ウクライナ軍、クルスク州でロ軍と同数近くの戦車を損失 敗北の上に重い代償

米国製のM1エイブラムス戦車(Shutterstock.com)

米国製のM1エイブラムス戦車(Shutterstock.com)

ロシアがウクライナに対する全面戦争を起こしてから3年1カ月の間に、ロシア軍は戦車を3300両近く失った(編集注:ここでは撃破された数と鹵獲された数の合計)ことが、OSINT(オープンソース・インテリジェンス)グループのOryx(オリックス)によって視覚的に確認されている。

一方、ウクライナ軍の戦車の損失(撃破と鹵獲)数は950両弱となっている。損失比率はざっと3.5対1でウクライナ軍のほうが抑えられている。

だが、ロシア西部クルスク州での7カ月あまりにわたる戦いでは、両軍の戦車の損失数はロシア軍が66両、ウクライナ軍が55両で、比率は1.2対1となっている。ほぼ均等と言っていいだろう。

これはウクライナにとって悪いニュースだ。最近のある分析によれば、装備ではなく人員の損失比率についてではあるものの、ウクライナ軍が戦場の膠着状態を打破するためにはロシア軍に少なくとも3倍の損失を与えていく必要があるとされる。

ウクライナ軍は昨年8月にクルスク州に侵攻する前には、装備に関して1対3の損失比率を達成しつつあった。だが、最終的に撤退に追い込まれることになったこの侵攻作戦の間に、ロシア軍はウクライナ軍が失える以上の数の戦車を撃破したり鹵獲したりした。

ロシアが全面戦争を始めた2022年2月時点で、ウクライナ軍では旧ソ連製のT-64とT-72を中心に戦車およそ1000両が就役していた。ウクライナ軍はロシア軍との交戦で戦車を950両ほど失う一方、支援諸国から850両あまりを供与され、さらに国内で長期保管していた古い戦車も引っ張り出した。ウクライナ軍は現在も戦車を少なくとも1000両保有している。
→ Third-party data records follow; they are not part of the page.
$ cat config.mk
export PLATFORM = sky130hd
export DESIGN_NAME = joystick_center_range_calibrator_unit
export DESIGN_NICKNAME = d
export VERILOG_FILES = /design/src/rtl/jccal_pkg.sv /design/src/rtl/joystick_center_range_calibrator_unit.sv /design/src/rtl/jccal_csr.sv /design/src/rtl/jccal_axis.sv /design/src/rtl/jccal_core.sv
export SDC_FILE = /design/constraint.sdc
export NUM_CORES = 1
export LEC_CHECK = 0
export BUFFER_PORTS_ARGS = -buffer_cell sky130_fd_sc_hd__buf_4
export CAP_MARGIN = 0
export CELL_PAD_IN_SITES_DETAIL_PLACEMENT = 0
export CELL_PAD_IN_SITES_GLOBAL_PLACEMENT = 2
export CORE_MARGIN = 1.5
export CORE_UTILIZATION = 30
export DETAILED_ROUTE_END_ITERATION = 10
export HOLD_SLACK_MARGIN = 0.12
export PLACE_DENSITY = 0.66
export RECOVER_POWER = 50
export SKIP_CTS_REPAIR_TIMING = 1
export SLEW_MARGIN = 20
export SYNTH_ARGS = -nofsm -noshare
export SYNTH_HDL_FRONTEND = slang
export SYNTH_SLANG_ARGS = --single-unit
$ cat constraint.sdc
create_clock -name clock -period 20.4 [get_ports clock]
set_input_delay 0 -clock clock [delete_from_list [all_inputs] [get_ports clock]]
set_output_delay 0 -clock clock [all_outputs]
set_load 0.1 [all_outputs]
$ cat src/rtl/jccal_pkg.sv
// ----------------------------------------------------------------------------
// Joystick calibrator package
// Phase codes, register indexes, register reset values and shared types.
// ----------------------------------------------------------------------------
`timescale 1ns / 1ps
`default_nettype none

package jccal_pkg;

   // Calibration phases, in the order they are normally visited.
   typedef enum logic [2:0] {
      PH_START  = 3'd0,
      PH_CENTER = 3'd1,
      PH_SWEEP  = 3'd2,
      PH_READY  = 3'd3,
      PH_IDLE   = 3'd4,
      PH_EXIT   = 3'd5
   } phase_type;

   localparam int CSR_IDX_W = 2;
   localparam int CFG_W     = 10;
   localparam int TICK_W    = 11;

   // Register indexes on the configuration port.
   localparam logic [CSR_IDX_W-1:0] CSR_PAUSE_TICKS  = 2'd0;
   localparam logic [CSR_IDX_W-1:0] CSR_CENTER_TICKS = 2'd1;
   localparam logic [CSR_IDX_W-1:0] CSR_SWEEP_TICKS  = 2'd2;

   // Register reset values.
   localparam logic [CFG_W-1:0] PAUSE_TICKS_RST  = 10'd60;
   localparam logic [CFG_W-1:0] CENTER_TICKS_RST = 10'd200;
   localparam logic [CFG_W-1:0] SWEEP_TICKS_RST  = 10'd400;

   // Window decision for a center or sweep tick.
   typedef enum logic [1:0] {
      WIN_COUNT  = 2'd0,
      WIN_SAMPLE = 2'd1,
      WIN_DONE   = 2'd2
   } window_type;

   // Current register values.
   typedef struct packed {
      logic [CFG_W-1:0] pause_ticks;
      logic [CFG_W-1:0] center_ticks;
      logic [CFG_W-1:0] sweep_ticks;
   } cfg_type;

   // Per-axis controls from the phase sequencer.
   typedef struct packed {
      logic load;     // commit this request's state update
      logic restart;  // start from reset values
      logic avg;      // fold the sample into the center average
      logic track;    // track min and max against the center
   } axis_ctl_type;

endpackage

`default_nettype wire

$ cat src/rtl/joystick_center_range_calibrator_unit.sv
// ----------------------------------------------------------------------------
// Joystick center and range calibrator
// Steps a two-axis joystick through center averaging and range sweep phases.
// ----------------------------------------------------------------------------
// Each request is one tick carrying an X/Y sample plus abort and restart flags,
// and yields exactly one response with the phase, the averaged center and the
// min/max range after that tick. The block takes one request per clock
// sustained while responses are accepted; a response is presented from the
// result register after its request passes the input register, and a stalled
// response holds while the next request waits in the input register.
// The rate is set by the update of the phase, tick count and axis registers,
// which each request reads and writes. Register writes (pause, center and
// sweep lengths) take effect on the following request and should be made
// while no request is in flight.
`timescale 1ns / 1ps
`default_nettype none

module joystick_center_range_calibrator_unit #(
   parameter int SAMPLE_BITS = 12
) (
   input  wire logic                                clock,
   input  wire logic                                reset,
   // Request channel.
   input  wire logic                                req_tvalid,
   output logic                                     req_tready,
   // tdata: sample_x, sample_y, zero fill.
   input  wire logic [((2*SAMPLE_BITS+7)/8)*8-1:0]  req_tdata,
   // tuser: abort, restart.
   input  wire logic [1:0]                          req_tuser,
   // Response channel.
   output logic                                     rsp_tvalid,
   input  wire logic                                rsp_tready,
   // tdata: phase, center_x, center_y, min_x, max_x, min_y, max_y, zero fill.
   output logic [((3+6*SAMPLE_BITS+7)/8)*8-1:0]     rsp_tdata,
   // tuser: finished.
   output logic [0:0]                               rsp_tuser,
   // Configuration write channel.
   input  wire logic                                csr_valid,
   output logic                                     csr_ready,
   input  wire logic [jccal_pkg::CSR_IDX_W-1:0]     csr_index,
   input  wire logic [jccal_pkg::CFG_W-1:0]         csr_wdata
);

   localparam int SB = SAMPLE_BITS;
   localparam int RSP_W = ((3 + 6 * SB + 7) / 8) * 8;
   localparam int RSP_USED = 3 + 6 * SB;

   jccal_pkg::cfg_type   cfg;
   jccal_pkg::phase_type phase;
   logic [SB-1:0]        center_x;
   logic [SB-1:0]        center_y;
   logic [SB-1:0]        min_x;
   logic [SB-1:0]        max_x;
   logic [SB-1:0]        min_y;
   logic [SB-1:0]        max_y;
   logic                 finished;
   logic [RSP_USED-1:0]  rsp_packed;

   jccal_csr u_csr (
      .clock     (clock),
      .reset     (reset),
      .csr_valid (csr_valid),
      .csr_ready (csr_ready),
      .csr_index (csr_index),
      .csr_wdata (csr_wdata),
      .cfg       (cfg)
   );

   jccal_core #(.SAMPLE_BITS(SB)) u_core (
      .clock        (clock),
      .reset        (reset),
      .cfg          (cfg),
      .in_valid     (req_tvalid),
      .in_ready     (req_tready),
      .in_sample_x  (req_tdata[SB-1:0]),
      .in_sample_y  (req_tdata[2*SB-1:SB]),
      .in_abort     (req_tuser[0]),
      .in_restart   (req_tuser[1]),
      .out_valid    (rsp_tvalid),
      .out_ready    (rsp_tready),
      .out_phase    (phase),
      .out_center_x (center_x),
      .out_center_y (center_y),
      .out_min_x    (min_x),
      .out_max_x    (max_x),
      .out_min_y    (min_y),
      .out_max_y    (max_y),
      .out_finished (finished)
   );

   // Pack the response fields, first field in the lowest bits.
   assign rsp_packed   = {max_y, min_y, max_x, min_x, center_y, center_x, phase};
   assign rsp_tdata    = RSP_W'(rsp_packed);
   assign rsp_tuser[0] = finished;

endmodule

`default_nettype wire

$ cat src/rtl/jccal_csr.sv
// ----------------------------------------------------------------------------
// Joystick calibrator register file
// Holds the three window length registers written through the config port.
// ----------------------------------------------------------------------------
`timescale 1ns / 1ps
`default_nettype none

module jccal_csr (
   input  wire logic                               clock,
   input  wire logic                               reset,
   input  wire logic                               csr_valid,
   output logic                                    csr_ready,
   input  wire logic [jccal_pkg::CSR_IDX_W-1:0]    csr_index,
   input  wire logic [jccal_pkg::CFG_W-1:0]        csr_wdata,
   output jccal_pkg::cfg_type                      cfg
);

   jccal_pkg::cfg_type cfg_ff;
   jccal_pkg::cfg_type cfg_in;

   // Writes are always taken.
   assign csr_ready = 1'b1;

   // Address decode; an index beyond the list is dropped.
   always_comb begin
      cfg_in = cfg_ff;
      if (csr_valid) begin
         unique case (csr_index)
            jccal_pkg::CSR_PAUSE_TICKS:  cfg_in.pause_ticks  = csr_wdata;
            jccal_pkg::CSR_CENTER_TICKS: cfg_in.center_ticks = csr_wdata;
            jccal_pkg::CSR_SWEEP_TICKS:  cfg_in.sweep_ticks  = csr_wdata;
            default:                     cfg_in = cfg_ff;
         endcase
      end
   end

   always_ff @(posedge clock) begin
      if (reset) begin
         cfg_ff.pause_ticks  <= jccal_pkg::PAUSE_TICKS_RST;
         cfg_ff.center_ticks <= jccal_pkg::CENTER_TICKS_RST;
         cfg_ff.sweep_ticks  <= jccal_pkg::SWEEP_TICKS_RST;
      end else begin
         cfg_ff <= cfg_in;
      end
   end

   assign cfg = cfg_ff;

endmodule

`default_nettype wire

$ cat src/rtl/jccal_axis.sv
// ----------------------------------------------------------------------------
// Joystick calibrator axis datapath
// Center average and min/max tracking for one axis, with its state registers.
// ----------------------------------------------------------------------------
`timescale 1ns / 1ps
`default_nettype none

module jccal_axis #(
   parameter int SAMPLE_BITS = 12
) (
   input  wire logic                        clock,
   input  wire logic                        reset,
   input  wire jccal_pkg::axis_ctl_type     ctl,
   input  wire logic [SAMPLE_BITS-1:0]      sample,
   output logic      [SAMPLE_BITS-1:0]      center_in,
   output logic      [SAMPLE_BITS-1:0]      min_in,
   output logic      [SAMPLE_BITS-1:0]      max_in
);

   // Width of 7*center + 3*sample, which stays below 16 * 2^SAMPLE_BITS.
   localparam int SUM_W = SAMPLE_BITS + 4;
   // Reciprocal of ten scaled by 2^SHIFT; the product underestimates by at most one.
   localparam int SHIFT = SUM_W + 4;
   localparam int RECIP_W = SHIFT - 3;
   localparam int PROD_W = SUM_W + RECIP_W;
   localparam logic [RECIP_W-1:0] RECIP = RECIP_W'((2 ** SHIFT) / 10);
   localparam logic [SUM_W-1:0] TEN = SUM_W'(10);
   localparam logic [SAMPLE_BITS-1:0] MID = SAMPLE_BITS'(1) << (SAMPLE_BITS - 1);

   logic [SAMPLE_BITS-1:0] center_ff;
   logic [SAMPLE_BITS-1:0] min_ff;
   logic [SAMPLE_BITS-1:0] max_ff;
   logic [SAMPLE_BITS-1:0] cur_center;
   logic [SAMPLE_BITS-1:0] cur_min;
   logic [SAMPLE_BITS-1:0] cur_max;
   logic [SUM_W-1:0]       cen_ext;
   logic [SUM_W-1:0]       smp_ext;
   logic [SUM_W-1:0]       wsum;
   logic [PROD_W-1:0]      prod;
   logic [SUM_W-1:0]       quot_est;
   logic [SUM_W-1:0]       rem;
   logic [SUM_W-1:0]       quot;

   // A restart request works from the reset values.
   assign cur_center = ctl.restart ? MID : center_ff;
   assign cur_min    = ctl.restart ? MID : min_ff;
   assign cur_max    = ctl.restart ? MID : max_ff;

   // Weighted sum 7*center + 3*sample, then floor division by ten.
   always_comb begin
      cen_ext  = SUM_W'(cur_center);
      smp_ext  = SUM_W'(sample);
      wsum     = (cen_ext << 3) - cen_ext + (smp_ext << 1) + smp_ext;
      prod     = PROD_W'(wsum) * PROD_W'(RECIP);
      quot_est = SUM_W'(prod >> SHIFT);
      rem      = wsum - (quot_est << 3) - (quot_est << 1);
      quot     = (rem >= TEN) ? (quot_est + SUM_W'(1)) : quot_est;
   end

   // Next state values for this request.
   always_comb begin
      center_in = cur_center;
      min_in    = cur_min;
      max_in    = cur_max;
      if (ctl.avg) begin
         center_in = quot[SAMPLE_BITS-1:0];
      end
      if (ctl.track) begin
         if (sample < cur_center) begin
            if (sample < cur_min) begin
               min_in = sample;
            end
         end else if (sample > cur_max) begin
            max_in = sample;
         end
      end
   end

   always_ff @(posedge clock) begin
      if (reset) begin
         center_ff <= MID;
         min_ff    <= MID;
         max_ff    <= MID;
      end else if (ctl.load) begin
         center_ff <= center_in;
         min_ff    <= min_in;
         max_ff    <= max_in;
      end
   end

endmodule

`default_nettype wire

$ cat src/rtl/jccal_core.sv
// ----------------------------------------------------------------------------
// Joystick calibrator core
// Input register, phase sequencer, two axis datapaths and the result register.
// ----------------------------------------------------------------------------
`timescale 1ns / 1ps
`default_nettype none

module jccal_core #(
   parameter int SAMPLE_BITS = 12
) (
   input  wire logic                     clock,
   input  wire logic                     reset,
   input  wire jccal_pkg::cfg_type       cfg,
   input  wire logic                     in_valid,
   output logic                          in_ready,
   input  wire logic [SAMPLE_BITS-1:0]   in_sample_x,
   input  wire logic [SAMPLE_BITS-1:0]   in_sample_y,
   input  wire logic                     in_abort,
   input  wire logic                     in_restart,
   output logic                          out_valid,
   input  wire logic                     out_ready,
   output jccal_pkg::phase_type          out_phase,
   output logic      [SAMPLE_BITS-1:0]   out_center_x,
   output logic      [SAMPLE_BITS-1:0]   out_center_y,
   output logic      [SAMPLE_BITS-1:0]   out_min_x,
   output logic      [SAMPLE_BITS-1:0]   out_max_x,
   output logic      [SAMPLE_BITS-1:0]   out_min_y,
   output logic      [SAMPLE_BITS-1:0]   out_max_y,
   output logic                          out_finished
);

   localparam int TW = jccal_pkg::TICK_W;

   // Input register.
   logic                   s1_valid_ff;
   logic [SAMPLE_BITS-1:0] s1_x_ff;
   logic [SAMPLE_BITS-1:0] s1_y_ff;
   logic                   s1_abort_ff;
   logic                   s1_restart_ff;

   // Sequencer state.
   jccal_pkg::phase_type   phase_ff;
   jccal_pkg::phase_type   phase_in;
   logic [TW-1:0]          tick_ff;
   logic [TW-1:0]          tick_in;

   // Result register.
   logic                   rsp_valid_ff;
   jccal_pkg::phase_type   rsp_phase_ff;
   logic [SAMPLE_BITS-1:0] rsp_cx_ff;
   logic [SAMPLE_BITS-1:0] rsp_cy_ff;
   logic [SAMPLE_BITS-1:0] rsp_minx_ff;
   logic [SAMPLE_BITS-1:0] rsp_maxx_ff;
   logic [SAMPLE_BITS-1:0] rsp_miny_ff;
   logic [SAMPLE_BITS-1:0] rsp_maxy_ff;
   logic                   rsp_fin_ff;

   logic                   fire;
   jccal_pkg::phase_type   cur_phase;
   logic [TW-1:0]          cur_tick;
   logic [jccal_pkg::CFG_W-1:0] win_len;
   logic [TW-1:0]          win_end;
   jccal_pkg::window_type  win;
   jccal_pkg::axis_ctl_type ctl;
   logic                   finished;
   logic [SAMPLE_BITS-1:0] cx_in;
   logic [SAMPLE_BITS-1:0] cy_in;
   logic [SAMPLE_BITS-1:0] minx_in;
   logic [SAMPLE_BITS-1:0] maxx_in;
   logic [SAMPLE_BITS-1:0] miny_in;
   logic [SAMPLE_BITS-1:0] maxy_in;

   // The held request is processed when the result register can take it.
   assign fire     = s1_valid_ff && (!rsp_valid_ff || out_ready);
   assign in_ready = !s1_valid_ff || fire;

   always_ff @(posedge clock) begin
      if (reset) begin
         s1_valid_ff <= 1'b0;
      end else if (in_ready) begin
         s1_valid_ff <= in_valid;
      end
   end

   always_ff @(posedge clock) begin
      if (in_valid && in_ready) begin
         s1_x_ff       <= in_sample_x;
         s1_y_ff       <= in_sample_y;
         s1_abort_ff   <= in_abort;
         s1_restart_ff <= in_restart;
      end
   end

   // A restart request starts from the reset state.
   assign cur_phase = s1_restart_ff ? jccal_pkg::PH_START : phase_ff;
   assign cur_tick  = s1_restart_ff ? '0 : tick_ff;

   // Pause, sampling and done windows of the center and sweep phases.
   always_comb begin
      win_len = (cur_phase == jccal_pkg::PH_CENTER) ? cfg.center_ticks : cfg.sweep_ticks;
      win_end = TW'(cfg.pause_ticks) + TW'(win_len);
      if (cur_tick == '0) begin
         win = jccal_pkg::WIN_COUNT;
      end else if (cur_tick > win_end) begin
         win = jccal_pkg::WIN_DONE;
      end else if (cur_tick > TW'(cfg.pause_ticks)) begin
         win = jccal_pkg::WIN_SAMPLE;
      end else begin
         win = jccal_pkg::WIN_COUNT;
      end
   end

   // Next phase and tick count.
   always_comb begin
      phase_in = cur_phase;
      tick_in  = cur_tick;
      unique case (cur_phase)
         jccal_pkg::PH_START: begin
            phase_in = jccal_pkg::PH_CENTER;
         end
         jccal_pkg::PH_CENTER: begin
            if (win == jccal_pkg::WIN_DONE) begin
               phase_in = jccal_pkg::PH_SWEEP;
               tick_in  = '0;
            end else begin
               tick_in = cur_tick + TW'(1);
            end
         end
         jccal_pkg::PH_SWEEP: begin
            if (win == jccal_pkg::WIN_DONE) begin
               phase_in = jccal_pkg::PH_READY;
            end else begin
               tick_in = cur_tick + TW'(1);
            end
         end
         jccal_pkg::PH_READY: begin
            phase_in = jccal_pkg::PH_IDLE;
         end
         default: begin
            phase_in = cur_phase;
         end
      endcase
      if (s1_abort_ff) begin
         phase_in = jccal_pkg::PH_EXIT;
      end
   end

   // Sequencer outputs: datapath controls and the finished flag.
   always_comb begin
      ctl.load    = fire;
      ctl.restart = s1_restart_ff;
      ctl.avg     = 1'b0;
      ctl.track   = 1'b0;
      unique case (cur_phase)
         jccal_pkg::PH_CENTER: ctl.avg   = (win == jccal_pkg::WIN_SAMPLE);
         jccal_pkg::PH_SWEEP:  ctl.track = (win == jccal_pkg::WIN_SAMPLE);
         default:              ctl.avg   = 1'b0;
      endcase
      finished = (phase_in == jccal_pkg::PH_READY) || (phase_in == jccal_pkg::PH_IDLE);
   end

   always_ff @(posedge clock) begin
      if (reset) begin
         phase_ff <= jccal_pkg::PH_START;
         tick_ff  <= '0;
      end else if (fire) begin
         phase_ff <= phase_in;
         tick_ff  <= tick_in;
      end
   end

   jccal_axis #(.SAMPLE_BITS(SAMPLE_BITS)) u_axis_x (
      .clock     (clock),
      .reset     (reset),
      .ctl       (ctl),
      .sample    (s1_x_ff),
      .center_in (cx_in),
      .min_in    (minx_in),
      .max_in    (maxx_in)
   );

   jccal_axis #(.SAMPLE_BITS(SAMPLE_BITS)) u_axis_y (
      .clock     (clock),
      .reset     (reset),
      .ctl       (ctl),
      .sample    (s1_y_ff),
      .center_in (cy_in),
      .min_in    (miny_in),
      .max_in    (maxy_in)
   );

   // Result register: holds a finished result while the next request is taken.
   always_ff @(posedge clock) begin
      if (reset) begin
         rsp_valid_ff <= 1'b0;
      end else if (fire) begin
         rsp_valid_ff <= 1'b1;
      end else if (out_ready) begin
         rsp_valid_ff <= 1'b0;
      end
   end

   always_ff @(posedge clock) begin
      if (fire) begin
         rsp_phase_ff <= phase_in;
         rsp_cx_ff    <= cx_in;
         rsp_cy_ff    <= cy_in;
         rsp_minx_ff  <= minx_in;
         rsp_maxx_ff  <= maxx_in;
         rsp_miny_ff  <= miny_in;
         rsp_maxy_ff  <= maxy_in;
         rsp_fin_ff   <= finished;
      end
   end

   assign out_valid    = rsp_valid_ff;
   assign out_phase    = rsp_phase_ff;
   assign out_center_x = rsp_cx_ff;
   assign out_center_y = rsp_cy_ff;
   assign out_min_x    = rsp_minx_ff;
   assign out_max_x    = rsp_maxx_ff;
   assign out_min_y    = rsp_miny_ff;
   assign out_max_y    = rsp_maxy_ff;
   assign out_finished = rsp_fin_ff;

endmodule

`default_nettype wire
一方のロシア軍は全面戦争の開始時にT-72やT-80、T-90といった戦車をおよそ3500両配備していたが、ウクライナ軍との交戦で3300両近くを失った。ロシアの産業界は新しい戦車を年間500〜600両製造している。これでは損失を補うには少なすぎるが、ロシア軍は何千両もの古い戦車の在庫を活用できてきた。その多くは1960年代に開発されたT-62と1950年代に開発されたT-54/55が占める。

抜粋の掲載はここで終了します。